Listed Building – Grade II*
- Official name: Crimble Mill: spinning mill, attached engine house and fire-proof warehouse, and attached warehouse
- Designated: 15 December 1967
- Reference no.: 1187124

Listed Building – Grade II
- Official name: Crimble Mill: mill chimney
- Designated: 2 August 2019
- Reference no.: 1464917

= Crimble Mill =

Listed building in Heywood, Greater Manchester, England

Crimble Mill is a Grade II* listed former textile mill on Crimble Lane in Heywood, a town within the Metropolitan Borough of Rochdale, Greater Manchester, England. Historically part of Lancashire, it was built in the early 19th century for cotton spinning and later adapted for wool production. Vacant since 2002, the mill is on Historic England's Heritage at Risk Register following years of deterioration, including a partial roof collapse in 2019. A major redevelopment approved in 2023 aims to restore the building for residential and commercial use.

==History==
Crimble Mill originated as a water-powered fulling mill established by Richard Kenyon around 1761 on the River Roch in Heywood.
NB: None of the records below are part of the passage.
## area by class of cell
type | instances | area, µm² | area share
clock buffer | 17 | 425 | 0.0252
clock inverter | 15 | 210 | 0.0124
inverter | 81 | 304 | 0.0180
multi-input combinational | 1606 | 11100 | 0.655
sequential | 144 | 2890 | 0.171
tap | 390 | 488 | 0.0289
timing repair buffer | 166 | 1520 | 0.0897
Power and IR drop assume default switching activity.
===== flow/run.sh =====
#!/bin/bash
# OpenROAD 26Q1-2900-gdf79404cd8, Yosys 0.63+post, stock flow scripts
make -C /OpenROAD-flow-scripts/flow DESIGN_CONFIG=/design/flow/config.mk WORK_HOME=/design/flow/orfs finish

===== flow/config.mk =====
export PLATFORM = sky130hd
export DESIGN_NAME = uart_top
export DESIGN_NICKNAME = uart_top
export VERILOG_FILES = /design/flow/design.v
export SDC_FILE = /design/flow/constraint.sdc
export NUM_CORES = 4
export LEC_CHECK = 1
export CORE_UTILIZATION = 30

===== flow/constraint.sdc =====
current_design uart_top

set clk_period 4.1
set clk_io_pct 0.2

create_clock -name clk0 -period $clk_period [get_ports {clk}]

set non_clock_inputs [all_inputs -no_clocks]
set_input_delay [expr $clk_period * $clk_io_pct] -clock clk0 $non_clock_inputs
set_output_delay [expr $clk_period * $clk_io_pct] -clock clk0 [all_outputs]
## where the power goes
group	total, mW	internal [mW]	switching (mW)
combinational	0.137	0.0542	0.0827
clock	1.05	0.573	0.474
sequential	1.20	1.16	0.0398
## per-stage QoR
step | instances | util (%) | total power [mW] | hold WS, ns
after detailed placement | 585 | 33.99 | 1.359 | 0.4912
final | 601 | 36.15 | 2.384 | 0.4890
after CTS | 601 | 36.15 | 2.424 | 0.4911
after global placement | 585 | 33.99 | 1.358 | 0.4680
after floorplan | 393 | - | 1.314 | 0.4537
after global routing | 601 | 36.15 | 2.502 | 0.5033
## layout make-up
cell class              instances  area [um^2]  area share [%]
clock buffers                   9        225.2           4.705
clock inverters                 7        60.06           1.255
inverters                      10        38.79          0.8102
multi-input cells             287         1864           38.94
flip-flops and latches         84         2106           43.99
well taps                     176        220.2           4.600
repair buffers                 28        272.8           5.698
`flow/config.mk`:
```
export PLATFORM = sky130hd
export DESIGN_NAME = Smart_Parking_System
export DESIGN_NICKNAME = Smart_Parking_System
export VERILOG_FILES = /design/flow/design.v
export SDC_FILE = /design/flow/constraint.sdc
export NUM_CORES = 4
export LEC_CHECK = 1
export CORE_AREA = 10 10 87 87
export DIE_AREA = 0 0 97 97
```
`flow/run.sh`:
```
#!/bin/bash
# OpenROAD 26Q1-2900-gdf79404cd8, Yosys 0.63+post, stock flow scripts
make -C /OpenROAD-flow-scripts/flow DESIGN_CONFIG=/design/flow/config.mk WORK_HOME=/design/flow/orfs finish
```
`flow/design.v`:
```
module Smart_Parking_System (
    input  wire CLK,
    input  wire RST,
    input  wire Car_Enter,
    input  wire Car_Exit,
    output reg  Gate_Open,
    output  [6:0] seg0,  
    output  [6:0] seg1,  
    output  [6:0] seg2   
);
parameter MAX_SPACES = 7'd100;
reg [6:0] car_counter;  
reg [6:0] available_spaces;
wire [6:0] ones, tens, hundreds;
reg [1:0] state, next_state;
localparam IDLE  = 2'b00,
           ENTER = 2'b01,
           EXIT  = 2'b10,
           FULL  = 2'b11;
always @(posedge CLK or negedge RST) begin
    if (!RST) begin
        car_counter <= 0;
        state <= IDLE;
    end else begin
        state <= next_state;
        if (Car_Enter && (car_counter < MAX_SPACES))
            car_counter <= car_counter + 1;
        else if (Car_Exit && (car_counter > 0))
            car_counter <= car_counter - 1;
    end
end
always @(*) begin
    case (state)
        IDLE: begin
            if (Car_Enter && (car_counter < MAX_SPACES))
                next_state = ENTER;
            else if (Car_Exit && (car_counter > 0))
                next_state = EXIT;
            else if (car_counter == MAX_SPACES)
                next_state = FULL;
            else
                next_state = IDLE;
        end
        ENTER: next_state = IDLE;
        EXIT:  next_state = IDLE;
        FULL: begin
            if (Car_Exit)
                next_state = EXIT;
            else
                next_state = FULL;
        end
        default: next_state = IDLE;
    endcase
end
always @(*) begin
    available_spaces = MAX_SPACES - car_counter;
    if (available_spaces == 0)
        Gate_Open = 0;
    else
        Gate_Open = 1;
end
   assign hundreds = available_spaces / 100;
   assign tens     = (available_spaces % 100) / 10;
   assign ones     = available_spaces % 10;
seven_segment_decoder #(.COMMON_ANODE(1))  Units_inst (
.i_data(ones),  
.o_display(seg0)  
);
seven_segment_decoder #(.COMMON_ANODE(1))  Tens_inst (
.i_data(tens),  
.o_display(seg1)  
);
seven_segment_decoder #(.COMMON_ANODE(1))  Hundreds_inst (
.i_data(hundreds),  
.o_display(seg2)  
);
endmodule
module seven_segment_decoder #(parameter COMMON_ANODE = 1) (
input [3:0] i_data,  
output reg [6:0] o_display  
);
always @(*) begin
case (i_data)
4'b0000: o_display = 7'b0111111;  
4'b0001: o_display = 7'b0000110;  
4'b0010: o_display = 7'b1011011;  
4'b0011: o_display = 7'b1001111;  
4'b0100: o_display = 7'b1100110;  
4'b0101: o_display = 7'b1101101;  
4'b0110: o_display = 7'b1111101;  
4'b0111: o_display = 7'b0000111;  
4'b1000: o_display = 7'b1111111;  
4'b1001: o_display = 7'b1101111;  
4'b1010: o_display = 7'b1110111;  
4'b1011: o_display = 7'b1111100;  
4'b1100: o_display = 7'b0111001;  
4'b1101: o_display = 7'b1011110;  
4'b1110: o_display = 7'b1111001;  
4'b1111: o_display = 7'b1110001;  
default: o_display = 7'b0000000;  
endcase
if (COMMON_ANODE)
o_display = ~o_display;
end
endmodule
```
module Double_DT(clk,reset,D0,D1,Q0,Q1);
  input clk,reset;
  input [3:0] D0,D1;
  output [3:0] Q0,Q1;
  D_trigger4 d0(clk,reset,D0,Q0);
  D_trigger4 d2(clk,reset,D1,Q1);
endmodule
module buffer_ROM(clk,reset,wen,index_qua,index_cor,Q,XM0,YM0,XR0,YR0,index_cor0,wen_trans0);
  input clk,reset,wen;
  input [2:0] index_qua;
  input [6:0] index_cor;
  input [47:0] Q;
  output reg [15:0] XM0,YM0,XR0,YR0;
  output reg [9:0] index_cor0;
  output wen_trans0;
  D_trigger1 d0(clk,1'b1,wen,wen_trans0);
  always@(posedge clk)begin
    if(~reset) begin
      XM0 <= 16'b0;YM0 <= 16'b0;XR0 <= 16'b0;YR0 <= 16'b0;
      index_cor0 <= 10'b0;
    end
    else begin
      XM0[15:0] <= Q[47:32];
      YM0[15:0] <= Q[23: 8];
      XR0[7:0] <= Q[31:24];XR0[15:8] <= 8'b0;
      YR0[7:0] <= Q[7 : 0];YR0[15:8] <= 8'b0;
      index_cor0[6:0] <= index_cor;
      index_cor0[9:7] <= index_qua;
    end 
  end
endmodule
module buffer_cordic_cell(clk,reset,index_cor,index_cor_,XR__,YR__,XR_,YR_);
  input [10:0] index_cor;
  input [15:0] XR__,YR__;
  input  clk,reset;
  output [10:0] index_cor_;
  output [15:0] XR_,YR_;  
  wire [10:0] index_cor0,index_cor1,index_cor2,index_cor3;
  D_trigger10 ti0(clk,reset,index_cor ,index_cor0);
  D_trigger10 ti1(clk,reset,index_cor0,index_cor1);
  D_trigger10 ti2(clk,reset,index_cor1,index_cor2);
  D_trigger10 ti3(clk,reset,index_cor2,index_cor3);
  D_trigger10 ti4(clk,reset,index_cor3,index_cor_);
  wire [15:0] XR_0,XR_1,XR_2,XR_3;
  D_trigger16 tx0(clk,reset,XR__,XR_0);
  D_trigger16 tx1(clk,reset,XR_0,XR_1);
  D_trigger16 tx2(clk,reset,XR_1,XR_2);
  D_trigger16 tx3(clk,reset,XR_2,XR_3);
  D_trigger16 tx4(clk,reset,XR_3,XR_);
  wire [15:0] YR_0,YR_1,YR_2,YR_3;
  D_trigger16 ty0(clk,reset,YR__,YR_0);
  D_trigger16 ty1(clk,reset,YR_0,YR_1);
  D_trigger16 ty2(clk,reset,YR_1,YR_2);
  D_trigger16 ty3(clk,reset,YR_2,YR_3);
  D_trigger16 ty4(clk,reset,YR_3,YR_);
endmodule
==> /design/flow/run.sh <==
#!/bin/bash
# OpenROAD 26Q1-2900-gdf79404cd8, Yosys 0.63+post, stock flow scripts
make -C /OpenROAD-flow-scripts/flow DESIGN_CONFIG=/design/flow/config.mk WORK_HOME=/design/flow/orfs finish
==> /design/flow/config.mk <==
export PLATFORM = sky130hd
export DESIGN_NAME = buffer_cordic_cell
export DESIGN_NICKNAME = buffer_cordic_cell
export VERILOG_FILES = /design/flow/design.v
export SDC_FILE = /design/flow/constraint.sdc
export NUM_CORES = 4
export LEC_CHECK = 1
export CORE_UTILIZATION = 50
==> /design/flow/constraint.sdc <==
current_design buffer_cordic_cell

set clk_period 1.1
set clk_io_pct 0.2

create_clock -name clk0 -period $clk_period [get_ports {clk}]

set non_clock_inputs [all_inputs -no_clocks]
set_input_delay [expr $clk_period * $clk_io_pct] -clock clk0 $non_clock_inputs
set_output_delay [expr $clk_period * $clk_io_pct] -clock clk0 [all_outputs]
The site remained in Kenyon family ownership for several decades, with cotton spinning machinery introduced in 1803.

In 1821 the mill was destroyed during a storm, which also demolished an adjoining cottage and killed the family living there. At the time, rebuilding work was underway, but following the disaster and the death of John Kenyon, a cousin and owner, in early 1822, the estate passed to executors and was put up for auction. With no male heirs to inherit, the property was eventually sold to Charles Stott, who rebuilt the mill as a cotton spinning facility.

Steam power was added by the mid-19th century, and an engine house, fireproof warehouse, and chimney were constructed during this period. The Kenyon family repurchased the site in 1859, forming the Crimble Cotton Spinning Company Limited. By the 1880s, the mill had been converted to integrated woollen production under James Kenyon & Son, with significant alterations including new sheds, warehouses, and sprinkler systems.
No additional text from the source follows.